• WHAT YOU WILL DO:
Copy exactly the stretch of data below from the line with "## layout make-up" through the line with "worst max-delay path: bus_PC_WE / 0.04 / 6", including both of those lines.

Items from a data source
>>>>>
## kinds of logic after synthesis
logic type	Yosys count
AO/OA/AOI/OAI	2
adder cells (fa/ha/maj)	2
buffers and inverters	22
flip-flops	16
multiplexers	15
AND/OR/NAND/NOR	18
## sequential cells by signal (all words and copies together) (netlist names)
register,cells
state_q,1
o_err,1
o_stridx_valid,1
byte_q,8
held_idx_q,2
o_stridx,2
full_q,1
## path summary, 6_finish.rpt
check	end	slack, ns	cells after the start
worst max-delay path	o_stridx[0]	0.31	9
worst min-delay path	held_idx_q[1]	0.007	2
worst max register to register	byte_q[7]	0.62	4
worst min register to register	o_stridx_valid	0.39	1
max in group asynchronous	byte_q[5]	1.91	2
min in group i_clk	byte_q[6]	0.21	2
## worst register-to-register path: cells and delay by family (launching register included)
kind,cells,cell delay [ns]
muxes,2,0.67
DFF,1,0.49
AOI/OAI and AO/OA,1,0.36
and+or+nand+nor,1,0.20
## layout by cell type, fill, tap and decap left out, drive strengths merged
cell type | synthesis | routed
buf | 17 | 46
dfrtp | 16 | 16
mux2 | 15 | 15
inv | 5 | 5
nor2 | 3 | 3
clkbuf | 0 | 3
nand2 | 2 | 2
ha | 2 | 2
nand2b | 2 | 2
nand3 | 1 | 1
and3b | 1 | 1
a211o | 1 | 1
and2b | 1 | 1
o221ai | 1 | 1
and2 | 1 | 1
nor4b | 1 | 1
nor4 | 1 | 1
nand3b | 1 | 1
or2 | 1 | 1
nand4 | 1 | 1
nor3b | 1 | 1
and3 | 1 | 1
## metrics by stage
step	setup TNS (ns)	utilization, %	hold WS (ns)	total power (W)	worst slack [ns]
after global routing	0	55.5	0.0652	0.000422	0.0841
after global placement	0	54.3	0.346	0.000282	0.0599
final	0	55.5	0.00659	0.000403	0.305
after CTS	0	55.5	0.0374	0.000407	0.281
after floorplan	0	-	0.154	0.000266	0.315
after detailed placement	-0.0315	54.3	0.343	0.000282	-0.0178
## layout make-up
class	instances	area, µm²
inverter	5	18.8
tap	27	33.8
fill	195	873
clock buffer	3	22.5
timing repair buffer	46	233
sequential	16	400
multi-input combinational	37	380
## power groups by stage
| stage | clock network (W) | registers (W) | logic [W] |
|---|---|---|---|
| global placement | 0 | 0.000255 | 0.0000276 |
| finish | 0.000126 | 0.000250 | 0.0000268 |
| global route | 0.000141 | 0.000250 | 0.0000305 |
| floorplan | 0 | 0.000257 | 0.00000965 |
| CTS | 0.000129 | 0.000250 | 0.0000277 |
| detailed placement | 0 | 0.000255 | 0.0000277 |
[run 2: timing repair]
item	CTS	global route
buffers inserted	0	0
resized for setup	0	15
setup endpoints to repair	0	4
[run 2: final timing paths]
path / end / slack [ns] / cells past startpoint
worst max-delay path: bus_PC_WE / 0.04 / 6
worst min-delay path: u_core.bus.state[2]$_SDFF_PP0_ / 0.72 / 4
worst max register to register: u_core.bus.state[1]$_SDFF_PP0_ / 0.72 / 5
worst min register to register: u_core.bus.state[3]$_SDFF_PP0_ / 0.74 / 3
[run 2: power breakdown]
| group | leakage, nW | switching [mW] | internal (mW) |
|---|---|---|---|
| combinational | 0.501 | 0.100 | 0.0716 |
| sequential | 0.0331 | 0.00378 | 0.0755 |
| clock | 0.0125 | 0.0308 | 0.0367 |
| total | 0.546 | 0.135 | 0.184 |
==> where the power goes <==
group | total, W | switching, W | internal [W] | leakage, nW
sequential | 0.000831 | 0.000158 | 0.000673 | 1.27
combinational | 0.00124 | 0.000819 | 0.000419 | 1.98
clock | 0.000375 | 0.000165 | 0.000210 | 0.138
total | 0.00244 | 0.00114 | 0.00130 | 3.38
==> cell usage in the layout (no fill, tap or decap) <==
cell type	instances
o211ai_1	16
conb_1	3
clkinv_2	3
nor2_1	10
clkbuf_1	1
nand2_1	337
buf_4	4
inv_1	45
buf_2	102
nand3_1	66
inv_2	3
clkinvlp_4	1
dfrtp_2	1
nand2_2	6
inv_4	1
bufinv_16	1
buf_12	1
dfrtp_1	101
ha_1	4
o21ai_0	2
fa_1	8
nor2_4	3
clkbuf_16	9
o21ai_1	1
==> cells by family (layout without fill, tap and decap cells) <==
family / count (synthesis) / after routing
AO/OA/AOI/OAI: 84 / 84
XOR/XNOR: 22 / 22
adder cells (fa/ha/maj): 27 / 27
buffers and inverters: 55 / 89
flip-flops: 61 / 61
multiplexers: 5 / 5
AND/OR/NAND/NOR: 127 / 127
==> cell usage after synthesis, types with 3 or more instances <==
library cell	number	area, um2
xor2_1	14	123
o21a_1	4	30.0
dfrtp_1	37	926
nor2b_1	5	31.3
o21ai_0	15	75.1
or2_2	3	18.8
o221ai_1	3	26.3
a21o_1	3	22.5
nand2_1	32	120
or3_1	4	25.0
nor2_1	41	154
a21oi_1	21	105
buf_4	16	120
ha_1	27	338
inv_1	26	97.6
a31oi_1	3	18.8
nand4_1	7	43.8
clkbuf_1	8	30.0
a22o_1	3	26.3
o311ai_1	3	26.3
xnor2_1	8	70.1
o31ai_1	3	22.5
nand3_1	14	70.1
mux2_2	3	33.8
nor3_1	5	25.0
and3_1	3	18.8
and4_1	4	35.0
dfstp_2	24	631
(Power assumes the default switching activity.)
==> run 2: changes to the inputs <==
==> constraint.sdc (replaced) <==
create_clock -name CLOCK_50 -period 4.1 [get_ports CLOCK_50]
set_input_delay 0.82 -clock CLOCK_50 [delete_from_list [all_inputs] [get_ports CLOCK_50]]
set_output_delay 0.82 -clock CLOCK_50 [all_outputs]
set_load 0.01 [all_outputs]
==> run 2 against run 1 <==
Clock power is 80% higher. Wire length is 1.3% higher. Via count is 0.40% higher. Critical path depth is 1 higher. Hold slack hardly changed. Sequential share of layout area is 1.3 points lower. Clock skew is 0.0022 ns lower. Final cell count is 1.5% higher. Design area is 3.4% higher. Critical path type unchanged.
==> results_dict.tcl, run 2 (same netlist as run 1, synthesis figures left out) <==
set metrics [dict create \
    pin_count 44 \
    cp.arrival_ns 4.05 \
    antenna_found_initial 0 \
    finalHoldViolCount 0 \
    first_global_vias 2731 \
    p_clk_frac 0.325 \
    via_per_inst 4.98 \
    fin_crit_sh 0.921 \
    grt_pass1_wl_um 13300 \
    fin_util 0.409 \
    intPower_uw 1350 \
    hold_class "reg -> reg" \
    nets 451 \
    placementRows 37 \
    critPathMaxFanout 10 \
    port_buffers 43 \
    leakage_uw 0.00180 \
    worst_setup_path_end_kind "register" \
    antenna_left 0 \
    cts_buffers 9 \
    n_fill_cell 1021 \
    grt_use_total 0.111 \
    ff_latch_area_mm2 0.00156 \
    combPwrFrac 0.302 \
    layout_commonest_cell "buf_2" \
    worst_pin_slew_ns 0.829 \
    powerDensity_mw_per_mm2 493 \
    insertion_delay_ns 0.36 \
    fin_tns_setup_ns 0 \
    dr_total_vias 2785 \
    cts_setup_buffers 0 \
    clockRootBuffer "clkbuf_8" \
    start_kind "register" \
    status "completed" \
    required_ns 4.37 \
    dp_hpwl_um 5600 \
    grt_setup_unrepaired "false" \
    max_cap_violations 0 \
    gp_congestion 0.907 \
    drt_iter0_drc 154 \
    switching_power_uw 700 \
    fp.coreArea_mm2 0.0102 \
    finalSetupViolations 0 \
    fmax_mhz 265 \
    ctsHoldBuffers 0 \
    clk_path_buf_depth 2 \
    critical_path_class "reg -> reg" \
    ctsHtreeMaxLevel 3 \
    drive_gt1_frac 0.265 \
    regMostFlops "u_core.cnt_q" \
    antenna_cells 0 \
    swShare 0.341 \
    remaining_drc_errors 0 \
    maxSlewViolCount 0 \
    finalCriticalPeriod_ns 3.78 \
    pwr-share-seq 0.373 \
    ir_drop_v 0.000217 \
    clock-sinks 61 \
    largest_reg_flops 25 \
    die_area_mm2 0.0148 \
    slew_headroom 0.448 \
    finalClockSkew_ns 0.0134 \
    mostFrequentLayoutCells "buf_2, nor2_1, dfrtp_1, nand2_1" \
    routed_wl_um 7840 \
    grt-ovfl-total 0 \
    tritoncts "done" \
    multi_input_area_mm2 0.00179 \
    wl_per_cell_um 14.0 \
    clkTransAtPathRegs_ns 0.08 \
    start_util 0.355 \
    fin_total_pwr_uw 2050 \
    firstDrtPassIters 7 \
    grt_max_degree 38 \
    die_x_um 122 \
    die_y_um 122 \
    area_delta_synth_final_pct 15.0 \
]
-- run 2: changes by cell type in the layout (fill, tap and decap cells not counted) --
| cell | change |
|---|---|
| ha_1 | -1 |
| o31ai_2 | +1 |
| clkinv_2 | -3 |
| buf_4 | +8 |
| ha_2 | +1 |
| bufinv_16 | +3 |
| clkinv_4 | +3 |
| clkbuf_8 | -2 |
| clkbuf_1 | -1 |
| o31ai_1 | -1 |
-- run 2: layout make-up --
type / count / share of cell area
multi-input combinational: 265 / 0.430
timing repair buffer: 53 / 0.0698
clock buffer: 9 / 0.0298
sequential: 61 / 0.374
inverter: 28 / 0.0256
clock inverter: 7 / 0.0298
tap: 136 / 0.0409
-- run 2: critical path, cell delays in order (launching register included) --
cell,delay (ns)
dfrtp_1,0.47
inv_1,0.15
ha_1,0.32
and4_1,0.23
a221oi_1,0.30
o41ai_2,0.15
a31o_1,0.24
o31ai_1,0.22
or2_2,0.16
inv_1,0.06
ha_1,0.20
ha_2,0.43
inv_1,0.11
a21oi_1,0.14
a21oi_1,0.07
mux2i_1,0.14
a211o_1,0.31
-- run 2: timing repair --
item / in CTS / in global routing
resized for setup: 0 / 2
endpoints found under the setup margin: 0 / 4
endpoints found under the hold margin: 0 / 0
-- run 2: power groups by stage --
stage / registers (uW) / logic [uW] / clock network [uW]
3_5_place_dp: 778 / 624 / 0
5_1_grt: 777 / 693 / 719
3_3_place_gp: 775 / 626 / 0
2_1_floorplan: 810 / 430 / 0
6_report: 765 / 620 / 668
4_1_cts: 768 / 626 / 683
<<<<<
• RESULT OF THIS TASK:
## layout make-up
class	instances	area, µm²
inverter	5	18.8
tap	27	33.8
fill	195	873
clock buffer	3	22.5
timing repair buffer	46	233
sequential	16	400
multi-input combinational	37	380
## power groups by stage
| stage | clock network (W) | registers (W) | logic [W] |
|---|---|---|---|
| global placement | 0 | 0.000255 | 0.0000276 |
| finish | 0.000126 | 0.000250 | 0.0000268 |
| global route | 0.000141 | 0.000250 | 0.0000305 |
| floorplan | 0 | 0.000257 | 0.00000965 |
| CTS | 0.000129 | 0.000250 | 0.0000277 |
| detailed placement | 0 | 0.000255 | 0.0000277 |
[run 2: timing repair]
item	CTS	global route
buffers inserted	0	0
resized for setup	0	15
setup endpoints to repair	0	4
[run 2: final timing paths]
path / end / slack [ns] / cells past startpoint
worst max-delay path: bus_PC_WE / 0.04 / 6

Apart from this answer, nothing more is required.